Williamson on Dialectic

"Faced with a skeptic about reason, or about everything except reason, many philosophers would be willing to start a conversation, out of politeness, curiosity, competitiveness, or the desire to save a soul. But their inability to achieve a dialectical triumph over such a resourceful opponent does not oblige them to become skeptics about reason, or everything except reason, themselves. There is no bad faith in continuing to claim (and have) knowledge of the contested truths. For the anti-skeptic is not obliged to treat dialectic as the measure of all things. Indeed, the claim that dialectic is the measure of all things faces self-defeat, for it cannot triumph dialectically over its denial; even if it appeared to be getting the better of the argument, would not taking that to establish its truth beg the question?"

-- Timothy Williamson, The Philosophy of Philosophy, p.240.


  1. But on the other hand, it seems rather self-defeating and contradictory for a anti-skeptic or anti-rationalist to "reason" and try to persuade another through dialectics that dialectics is ineffective. Do anti-dialectics not put of with the contradiction of their action in using dialectics as a catalyst to critique itself and in doing so demonstate a self-defeat argument?

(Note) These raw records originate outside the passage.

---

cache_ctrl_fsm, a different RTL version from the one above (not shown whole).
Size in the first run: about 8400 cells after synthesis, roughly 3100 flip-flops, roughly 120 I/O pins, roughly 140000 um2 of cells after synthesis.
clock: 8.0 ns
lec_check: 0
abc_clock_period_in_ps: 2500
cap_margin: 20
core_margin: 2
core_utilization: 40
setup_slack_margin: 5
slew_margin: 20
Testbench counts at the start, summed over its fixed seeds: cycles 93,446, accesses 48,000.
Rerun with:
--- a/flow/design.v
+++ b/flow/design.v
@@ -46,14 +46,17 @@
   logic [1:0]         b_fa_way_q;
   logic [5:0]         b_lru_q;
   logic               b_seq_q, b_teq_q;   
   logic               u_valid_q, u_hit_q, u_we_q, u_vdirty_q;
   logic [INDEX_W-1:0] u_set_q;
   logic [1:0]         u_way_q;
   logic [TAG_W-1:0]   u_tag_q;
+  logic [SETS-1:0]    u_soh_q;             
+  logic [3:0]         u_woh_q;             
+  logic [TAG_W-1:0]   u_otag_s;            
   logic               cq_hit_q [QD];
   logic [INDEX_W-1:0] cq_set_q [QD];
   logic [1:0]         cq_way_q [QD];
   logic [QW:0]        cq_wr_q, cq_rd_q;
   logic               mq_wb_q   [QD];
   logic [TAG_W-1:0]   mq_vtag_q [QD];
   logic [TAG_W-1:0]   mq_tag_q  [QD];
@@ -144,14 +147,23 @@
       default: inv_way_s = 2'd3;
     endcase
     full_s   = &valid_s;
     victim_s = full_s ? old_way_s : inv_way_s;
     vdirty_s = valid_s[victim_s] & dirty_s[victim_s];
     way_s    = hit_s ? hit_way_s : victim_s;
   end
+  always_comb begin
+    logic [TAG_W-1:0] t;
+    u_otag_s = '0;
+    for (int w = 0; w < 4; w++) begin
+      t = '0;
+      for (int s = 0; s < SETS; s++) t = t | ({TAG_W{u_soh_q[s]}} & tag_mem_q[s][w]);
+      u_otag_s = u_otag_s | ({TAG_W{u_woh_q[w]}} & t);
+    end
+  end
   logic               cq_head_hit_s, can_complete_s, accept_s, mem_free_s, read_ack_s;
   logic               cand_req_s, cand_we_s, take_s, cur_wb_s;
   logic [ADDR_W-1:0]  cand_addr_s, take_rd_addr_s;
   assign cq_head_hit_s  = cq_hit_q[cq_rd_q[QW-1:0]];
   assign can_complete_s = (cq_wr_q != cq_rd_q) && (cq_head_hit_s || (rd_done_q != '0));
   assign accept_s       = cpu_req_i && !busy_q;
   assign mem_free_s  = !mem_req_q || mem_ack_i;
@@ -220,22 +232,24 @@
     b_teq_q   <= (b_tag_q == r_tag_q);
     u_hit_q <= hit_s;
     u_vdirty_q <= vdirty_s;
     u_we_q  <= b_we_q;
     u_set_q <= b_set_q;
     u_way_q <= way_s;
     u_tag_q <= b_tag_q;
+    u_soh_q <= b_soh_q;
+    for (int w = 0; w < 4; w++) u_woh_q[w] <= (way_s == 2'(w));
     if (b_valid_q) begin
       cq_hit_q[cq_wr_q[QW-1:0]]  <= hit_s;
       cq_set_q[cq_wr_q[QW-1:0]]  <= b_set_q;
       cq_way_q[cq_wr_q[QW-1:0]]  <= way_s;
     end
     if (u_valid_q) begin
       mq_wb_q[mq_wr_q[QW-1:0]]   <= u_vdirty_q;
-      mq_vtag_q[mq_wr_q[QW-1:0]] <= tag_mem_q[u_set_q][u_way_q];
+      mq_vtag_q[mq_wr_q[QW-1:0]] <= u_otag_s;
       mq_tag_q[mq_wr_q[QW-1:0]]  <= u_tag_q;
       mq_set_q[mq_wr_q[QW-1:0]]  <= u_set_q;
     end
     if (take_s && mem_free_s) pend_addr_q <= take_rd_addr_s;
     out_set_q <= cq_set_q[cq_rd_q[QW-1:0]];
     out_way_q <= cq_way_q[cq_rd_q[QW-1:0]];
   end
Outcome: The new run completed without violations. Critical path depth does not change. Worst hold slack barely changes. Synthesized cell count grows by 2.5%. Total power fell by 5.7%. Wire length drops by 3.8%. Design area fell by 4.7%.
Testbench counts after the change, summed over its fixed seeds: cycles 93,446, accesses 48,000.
This design comes from an exercise in tuning for small area and a short achievable clock period on the open sky130 flow, not from production work. At most, simulation tests tie the RTL to the original design; equivalence was not proved. No functional check of the RTL was part of run 2. Power is estimated from default activity; no workload was simulated.

## flow/design.v (module list and top-level ports; edited modules follow where they fit)
// module bfp_product_array: 42 lines
// module bfp_adder_tree: 291 lines
// module fp_normalize: 174 lines
// module bfp_dot_product: 53 lines
module bfp_dot_product (
    input  logic                    i_clk,
    input  logic                    i_reset_n,
    input  logic                    i_valid,
    input  logic [(8 + 16 * (3 + 1))-1:0] i_act,
    input  logic [(8 + 16 * (3 + 1))-1:0] i_weight,
    output logic                    o_valid,
    output logic [(1 + 8 + 23)-1:0]        o_result
);
  // ...
==> flow/flow/run.sh <==
#!/bin/bash
# Own layout flow: the standard ORFS flow, with these changes in how the layout is made:
#  - the port buffers are sky130_fd_sc_hd__buf_1 cells (buffer_ports picks a delay cell otherwise);
#  - synthesis skips the generic ABC pass inside Yosys's synth (SYNTH_ARGS=-noabc), so the
#    full adders are extracted from the design's own gates (fewer inverters); the script
#    is still synth_recipe.tcl, so registers keep their names and cell types;
#  - timing repair aims for extra setup slack (SETUP_SLACK_MARGIN), only on the worst endpoints.
# The clock period and constraints are the standard flow's, unchanged.
set -euo pipefail
export BUFFER_PORTS_ARGS="-buffer_cell sky130_fd_sc_hd__buf_1"
export SYNTH_ARGS="-noabc"
export SETUP_SLACK_MARGIN=${MARGIN:-7.2}
export TNS_END_PERCENT=${TNS:-5}
bash standard.sh > standard.log 2>&1
==> flow/standard.sh <==
#!/bin/bash
# synth_recipe.tcl (not shown) runs the flow's synth.tcl, then flattens the netlist and writes it again
# the make line also repeats each setting of config.mk as NAME=value (left out here)
make -C /OpenROAD-flow-scripts/flow DESIGN_CONFIG=/design/flow/config.mk WORK_HOME=/design/flow/orfs CLKGATE_MAP_FILE= SYNTH_SCRIPT=/design/flow/synth_recipe.tcl "${@:-finish}"
==> flow/config.mk <==
export PLATFORM = sky130hd
export DESIGN_NAME = bfp_dot_product
export DESIGN_NICKNAME = bfp_dot_product
export VERILOG_FILES = /design/flow/design.v
export SDC_FILE = /design/flow/constraint.sdc
export NUM_CORES = 4
export LEC_CHECK = 0
export CAP_MARGIN = 20
export CORE_MARGIN = 2
export CORE_UTILIZATION = 40
export SLEW_MARGIN = 20
==> flow/constraint.sdc <==
create_clock -name core_clock -period 10.5 [get_ports {i_clk}]
set_input_delay 2.1000 -clock core_clock [delete_from_list [all_inputs] [get_ports {i_clk}]]
set_output_delay 2.1000 -clock core_clock [all_outputs]
set_load 0.01 [all_outputs]
==> summary.txt, run 1 <==
Min path:
- The startpoint identified for the worst hold timing path is v2.
- The worst hold path terminates at o_valid.

Timing:
- The clock period could shrink to 3.616 ns.
- The tightest hold margin is 0.3648 ns.
- For this run, the top clock speed supported by timing is 0.2766 GHz.
- The total of endpoints with negative setup slack in the final report is 0.

Die:
- The floorplan step set the die width to 196.3 um.
- The die covers 0.03853 mm2.
- From bottom edge to top edge, the die measures 196.3 um.
- For this configuration, the core starts out at a cell density of 40.49%.
- The site row count is 70.

Global route:
- Summed over all layers, the global routing overflow is 0.

Final layout:
- The number of buffers outside the clock class in the layout is 196.
- The total number of multi-input combinational cells is 1403.
- Summing all non-filler instances in the final layout gives an area of 0.01677 mm2.
- The final sequential cell count is 176.
- The most common cell after layout, fill and taps aside is nand2_1.
- The area growth from synthesis to layout is 13.37%.

Outcome:
- The run finished with no timing, DRC or antenna violations.

Route:
- The detail-routed via count per cell is 5.573.
- The routed wire length is 39400 um.
- The count of nets left with antenna violations once routing finished came out at 0.
- The total via count after detailed routing is 13290.

Yosys:
- The synthesized netlist devotes 26.17% of its cell area to compound gates.
- In the synthesized netlist, the cells that appear most often are nand2_1 (194), dfxtp_1 (173), a21oi_1 (151).
- The adder-cell share of the synthesized area is 17.60%.
- The share of synthesized area occupied by flip-flops and latches is 23.93%.

Critical path:
- The critical path's largest stage delay is 0.55 ns.
- The first element of the critical path is s2_cut[4].
- Walking the worst path, the cells encountered are ha_1 > or4_4 > nor4_4 > buf_6 > nand2_4 > a211o_4 > a211oi_4 > buf_4 > a221o_1 > nor4_2 > nand2_1 > nand3_4 > buf_12 > a211oi_2.

CTS:
- The count of hold buffers inserted by post-cts repair is 0.
- The count of cells resized by post-cts repair is 45.
- TritonCTS built the clock tree.
- The number of clock sinks seen by CTS is 176.
- The number of H-tree levels is 4.

Flow run:
- The max-cap violation count is 0.

Place:
- The detailed placement HPWL is 30490 um.

Power and ir drop:
- Per report_power, the combinational group accounts for 73.7% of the total.
- For this design the total switching power over the nets is 0.003086 W.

  2. That's an interesting suggestion, though it's worth stressing that Williamson isn't arguing that dialectic has no value. Certainly, if you can convince someone of your conclusion using only premises (and inference rules) that they already accept, all the better. The point is simply that failure to achieve this isn't necessarily disqualifying. There may be good reasons/arguments against skepticism that the skeptic himself would consider "question begging".

  3. I think Williamson is targeting something fictitious. Perhaps there are sceptics about reason. And if there are sceptics about reason, I am confident that these sceptics use what we all call reason, but perhaps their use of reason has a different aim. I imagine that they would argue, ad hominem, as follows: 'A fully general understanding of our use of reason cannot be circular, regressive, or presuppose what it aims to explain. But in order to understand reason in a fully general way, we will be either circular, regressive, or pressupose some use for reason. Therefore, a fully general understanding of reason is not possible.'

    Of course, the sceptic here has appealed to reason. But there conclusion does not refute the use of reason; it does not even refute the use of reason as expressed as an argument. It only claims that a general understanding of reason must fail because of it cannot satisfy criteria that, they would argue, would satisfy us. In brief: the aim of achieving a fully general understanding of reason is impossible by it's own lights.

    I confess that I cannot imagine a more general but intelligible sceptic than the one sketched above. In order to make a sceptic intelligible, they have to be clear about their aim with scepticism; if not, it becomes far to easy to refute them.